What we know is that the establishment in Pakistan has a long held tradition of brutally quelling movements for the rights of minority ethnic groups.

A few days before the Waziristan incident, a 10-year old Pashtun girl was abducted, raped and killed in the capital of the country. For several days, the victim's father kept visiting the police station to register an FIR, but the police would ridicule him and turn him away.

In the case of Khar Qamar, the so-called patriotic media is unfortunately not reporting the complete facts. Every media outlet has chosen to report the incident as an attack on the check post by the peaceful procession, as per the ISPR’s press release. No journalist has tried to find out if the victims were actually unarmed, as the eyewitnesses claim, whose statements are circulating on social media.

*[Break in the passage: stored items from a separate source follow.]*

Context: an optimization exercise on an open-source flow, tuned for a short achievable clock period and few clock cycles. The choices shown serve that exercise and are no tape-out recipe. Function was checked by simulation only, so behaviour that the tests miss may differ from the original. No activity file was given, so power comes from the tool's default toggle rates.

Design pipelineCpu, start of the top module:
module pipelineCpu (
  input  logic        clk,
  input  logic        rst,
  output logic [15:0] imemAddr,
  input  logic [15:0] imemData,
  output logic        wbValid,
  output logic [2:0]  wbReg,
  output logic [15:0] wbData,
  output logic        halted
);
  function automatic logic [15:0] ksAdd(input logic [15:0] a, input logic [15:0] b);
    logic [15:0] gg;
    logic [15:0] tt;
    logic [15:0] g2;
    logic [15:0] t2;
    gg = a & b;
    tt = a | b;
    for (int d = 1; d < 16; d = d * 2) begin
      g2 = gg;
      t2 = tt;
      for (int i = d; i < 16; i++) begin
        g2[i] = gg[i] | (tt[i] & gg[i - d]);
        t2[i] = tt[i] & tt[i - d];
      end
      gg = g2;
      tt = t2;
    end
    ksAdd = a ^ b ^ {gg[14:0], 1'b0};
  endfunction
  function automatic logic [15:0] sumDecode(input logic [3:0] x, input logic [3:0] y,
                                            input logic cin);
    logic [3:0] k;
    logic       c;
    logic       ok;
    for (int v = 0; v < 16; v++) begin
      k  = 4'(v);
  ...
clock: 5.5 ns
lec_check: 0
cap_margin: 20
core_margin: 2
core_utilization: 60
setup_slack_margin: 2.9
slew_margin: 20
tns_end_percent: 100
run.sh (not shown) runs the stock make flow with config.mk's settings and CLKGATE_MAP_FILE= SYNTH_SCRIPT=/design/flow/synth_recipe.tcl, a recipe that flattens the netlist after the stock synthesis.
Testbench counts at the start, summed over its fixed seeds: cycles 79,610.
==> next run, changes <==
--- a/flow/design.v
+++ b/flow/design.v
@@ -121,23 +121,21 @@
   logic         eHiCarry;   
   logic         eStore;
   logic [15:0]  eHi;        
   logic              mValid;
   logic              mRegWrite;
   logic              mHalt;
   logic              mLoad;
   logic [2:0]        mRd;
   logic [15:0]       mAlu;
-  logic [15:0]       mAluN;
   logic [15:0][15:0] mRow;    
   logic [15:0]       mGroup;  
   logic [15:0]       mResult;
-  logic [15:0]       wbDataN;   
   logic [15:0]       loadData;
   logic [4:0]   fOp;
   logic [2:0]   fRs;
   logic [2:0]   fRt;
   logic [2:0]   fRd;
   logic         fRegWrite;
   logic         fLoad;
   logic         fStore;
   logic         fBr;
@@ -159,19 +157,18 @@
   logic         fRtFromE;
   logic         fRtFromM;
   logic         fRtFromW;
   logic         fRsZero;
   logic         stall;
   logic         fGo;
   logic         eResZero;
   logic [15:1]  pcN;        
   logic [15:1]  pcN1;
-  logic [15:1]  pcHold;
   logic [15:1]  fT;
   logic [15:1]  fT1;
   logic [15:1]  pcNIfZero;
   logic [15:1]  pcNIfNonZero;
   logic         fTakenIfZero;
   logic         fTakenIfNonZero;
   logic         fBrZero;
   logic [15:1]  pcIfZero;
   logic [15:1]  pcIfNonZero;
@@ -226,63 +223,62 @@
   always_comb begin
     rfRs = 16'd0;
     rfRt = 16'd0;
     for (int r = 0; r < 8; r++) begin
       rfRs      = rfRs | (regFile[r] & {16{fRs == 3'(r)}});
       rfRt      = rfRt | (regFile[r] & {16{fRt == 3'(r)}});
       rfZero[r] = regFile[r] == 16'd0;
     end
   end
-  assign fRsData = fRsFromM ? mResult : fRsFromW ? ~wbDataN : rfRs;
-  assign fRtData = fRtFromM ? mResult : fRtFromW ? ~wbDataN : rfRt;
+  assign fRsData = fRsFromM ? mResult : fRsFromW ? wbData : rfRs;
+  assign fRtData = fRtFromM ? mResult : fRtFromW ? wbData : rfRt;
   assign fWord = fRsFromM ? wordSelect(mAlu[8:0], imemData[4:0]) :
-                 fRsFromW ? wordSelect(~wbDataN[8:0], imemData[4:0]) :
+                 fRsFromW ? wordSelect(wbData[8:0], imemData[4:0]) :
                             wordSelect(rfRs[8:0], imemData[4:0]);
   assign fRsZero = fRsFromM ? mAlu == 16'd0 :
-                   fRsFromW ? wbDataN == 16'hffff : rfZero[fRs];
+                   fRsFromW ? wbData == 16'd0 : rfZero[fRs];
   assign stall = (eLoad && ((fRsFromE && (fRegWrite || fStore || fBr)) ||
                             (fRtFromE && !fAluImm))) ||
                  (fRsFromE && (fLoad || fStore || (fBr && !eFastZero))) ||
                  (fRsFromM && !fRsFromE && mLoad && (fLoad || fStore || fBr));
   assign fGo   = !haltLatched && !stall;
   assign imemAddr = {pc, 1'b0};
-  assign pcN1   = pcN + 15'd1;
-  assign pcHold = pcN - 15'd1;
+  assign pcN1 = pcN + 15'd1;
   assign fT   = pcN + {{7{imemData[7]}}, imemData[7:0]};
   assign fT1  = pcN + {{7{imemData[7]}}, imemData[7:0]} + 15'd1;
   assign fTakenIfZero    = fBr && !fOp[0];
   assign fTakenIfNonZero = fBr && fOp[0];
   assign fBrZero         = fRsFromE ? eResZero : fRsZero;
   always_comb begin
     if (rst) begin
       pcIfZero     = 15'd0;
       pcIfNonZero  = 15'd0;
       pcNIfZero    = 15'd1;
       pcNIfNonZero = 15'd1;
     end else if (!fGo || fHalt) begin
-      pcIfZero     = pcHold;
-      pcIfNonZero  = pcHold;
+      pcIfZero     = pc;
+      pcIfNonZero  = pc;
       pcNIfZero    = pcN;
       pcNIfNonZero = pcN;
     end else begin
       pcIfZero     = fTakenIfZero ? fT : pcN;
       pcIfNonZero  = fTakenIfNonZero ? fT : pcN;
       pcNIfZero    = fTakenIfZero ? fT1 : pcN1;
       pcNIfNonZero = fTakenIfNonZero ? fT1 : pcN1;
     end
   end
   logic [15:0] opA;
   logic [15:0] opB;
   logic [15:0] aluOut;
   logic [15:0] opAt;
-  assign opAt = eSelAM ? ~mAluN : eA;
+  assign opAt = eSelAM ? mAlu : eA;
   assign opA  = opAt ^ {16{eSub}};
-  assign opB = eSelBM ? ~mAluN : eB;
+  assign opB = eSelBM ? mAlu : eB;
   assign eResZero = eA == eB;
   assign eHi      = sumDecode(eHiBase, {4{eHiSign}}, eHiCarry);
   assign aluOut = ({16{eIsSum}} & (ksAdd(opA, opB) ^ {16{eSub}})) |
                   ({16{eIsXor}} & (opAt ^ opB)) |
                   ({16{eIsAnd}} & (opAt & opB));
   always_ff @(posedge clk) begin
     pc  <= fBrZero ? pcIfZero : pcIfNonZero;
     pcN <= fBrZero ? pcNIfZero : pcNIfNonZero;
   end
@@ -341,19 +337,18 @@
       mValid    <= eValid;
       mRegWrite <= eRegWrite;
       mHalt     <= eHalt;
       mLoad     <= eLoad;
     end
   end
   always_ff @(posedge clk) begin
     mRd      <= eRd;
     mAlu     <= aluOut;
-    mAluN    <= ~aluOut;
     for (int h = 0; h < 16; h++) begin
       logic [15:0] row;
       row = 16'd0;
       for (int l = 0; l < 16; l++) begin
         row = row | (dmem[h * 16 + l] & {16{eLo[l]}});
       end
       mRow[h] <= row;
     end
     mGroup <= eHi;
@@ -372,18 +367,17 @@
     end else begin
       wbValid <= mValid && mRegWrite;
       halted  <= halted || (mValid && mHalt) ||
                  (eValid && eHalt && !(mValid && mRegWrite)) ||
                  (fGo && fHalt && !(eValid && eRegWrite) && !(mValid && mRegWrite));
     end
   end
   always_ff @(posedge clk) begin
     wbReg  <= mRd;
-    wbData  <= mResult;
-    wbDataN <= ~mResult;
+    wbData <= mResult;
   end
   always_ff @(posedge clk) begin
     if (wbValid) begin
-      regFile[wbReg] <= ~wbDataN;
+      regFile[wbReg] <= wbData;
     end
   end
 endmodule
Now the flow finished but failed the layout checks on max-slew violations.
Fmax is lower by 3.6%.
Hold slack degrades by 0.012 ns.
Sequential power stays flat.
Global-route usage increases by 0.48 points.
Non-clock buffer count came out higher by 190.
Register-to-register slack degrades by 0.12 ns.
Core utilization is higher by 1.0 points.
Die area falls by 0.52%.
Routed wire length increases by 1.9%.
Synthesized cell count drops by 2.7%.
Final cell count is lower by 0.63%.
Testbench counts after the change, summed over its fixed seeds: cycles 79,610.

what the ideal ports hide:
In the flow no input, the clock included, has a driving cell. The finished layouts below were timed again as built, in two steps. Step 1 assumes that a clkbuf_16 drives the clock port and a buf_2 every other input. Step 2, shift: input delay + t, output delay - t, t = (earliest + latest rising clock arrival at the registers) / 2. This alone moves slack from input paths to output paths. Slacks: ideal ports / drivers / drivers and shift; pairs: ideal ports / drivers.
run	shift t [ns]	setup WS [ns]	cell pins on the clock port's net
the first run	1.062	2.383 / 2.383 / 1.423	1
the second run	1.065	2.268 / 2.268 / 1.610	1
For the first run, which loses most, drivers alone change the setup slack by 0.000 ns; drivers and shift together by -0.960 ns.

In the case of the disappearance and murder of the minor girl, the response of the police and the same media was to question the citizenship and legal status of the victim's family, because they hailed from a tribal district. The loyalty of Pakistan’s Pashtun citizens is always considered a matter of doubt. 

While the affectees were asking for redressal of the brutalities they faced, some circles found it more pressing to take offence at the supposedly racist comments directed towards Punjabis, rather than sympathising with the cause of the affectees.

Racial prejudice exists against all ethnicities in Pakistan. However, not all of them are vilified for asserting their ethnic identity, being called traitors or asked to leave the country.

Tribal Pashtuns, even if they reach the national parliament as elected representatives of their areas, can still be picked up and disappeared without due legal process. System of justice in the country has a thousand flaws, but the aggrieved from all ethnicities are not asked to prove their Pakistani citizenship when they are wronged.

This reflects the institutionalised prejudice that is directed only at people from minority ethnicities. Because the celebration of any aspect of one's identity other than that of a homogenised Pakistani Muslim is considered a threat to the unity of the country.

Racism is never viewed in isolation of the related power dynamics within the economic and political structures. Smaller ethnicities generally lack the power to damage the interests of the group that is in majority or holds dominance at the national level. Therefore, one thing that such claims of reverse racism tend to ignore is the location and identity of those dominating the power centres, even if that power is not directly enjoyed by everyone sharing that identity.

Every marginalized group in the world may feel disgruntled and even hold prejudice against the group in majority or perceived to be privileged, but that doesn't equate it to the discrimination or oppression systemically directed towards the former.

Instead of addressing the grievances of the marginalised groups, accusations of reverse racism against them amount to denial of their experiences of oppression.

Focusing on the language and vocabulary of the victims rather than empathising with their pain reflects the insensitivity of those belonging to the privileged group, whether they are aware of their privilege or not. Questioning the validity of the experience and sentiments of being oppressed is hardly going to reduce the feelings of resentment amongst the ethnic minorities or convince them that their oppression is imaginary.

While the narrative from those spearheading PTM has always been within lawful and constitutional limits and never been anti-Punjab, it is important for the movement's supporters to disallow any space for hateful racial sloganeering within their ranks.

Because it would unnecessarily discredit the movement for holding racist leanings which it does not. It is equally important for everyone else to remember that racism flows from the powerful to the powerless, not the other way around.